What to produce: Starting at the line that contains "Tap cell | 141 | 5.02" and stopping after the last line, set down the listing exactly as it is. Add nothing.

Extracted information:
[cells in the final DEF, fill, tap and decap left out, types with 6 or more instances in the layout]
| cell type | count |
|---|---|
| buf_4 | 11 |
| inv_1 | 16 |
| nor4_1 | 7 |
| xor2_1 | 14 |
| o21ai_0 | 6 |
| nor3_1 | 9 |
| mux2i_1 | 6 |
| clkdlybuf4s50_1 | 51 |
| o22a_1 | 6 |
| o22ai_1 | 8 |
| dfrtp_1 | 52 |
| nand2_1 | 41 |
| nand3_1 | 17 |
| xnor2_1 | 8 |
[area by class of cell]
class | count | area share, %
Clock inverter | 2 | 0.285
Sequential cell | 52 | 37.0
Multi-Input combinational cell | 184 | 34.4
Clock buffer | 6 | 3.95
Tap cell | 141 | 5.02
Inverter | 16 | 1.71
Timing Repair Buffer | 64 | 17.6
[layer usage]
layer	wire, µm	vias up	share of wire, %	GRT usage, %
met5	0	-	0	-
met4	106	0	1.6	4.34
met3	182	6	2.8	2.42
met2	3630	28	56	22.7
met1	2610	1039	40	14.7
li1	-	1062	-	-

Answer area:
Tap cell | 141 | 5.02
Inverter | 16 | 1.71
Timing Repair Buffer | 64 | 17.6
[layer usage]
layer	wire, µm	vias up	share of wire, %	GRT usage, %
met5	0	-	0	-
met4	106	0	1.6	4.34
met3	182	6	2.8	2.42
met2	3630	28	56	22.7
met1	2610	1039	40	14.7
li1	-	1062	-	-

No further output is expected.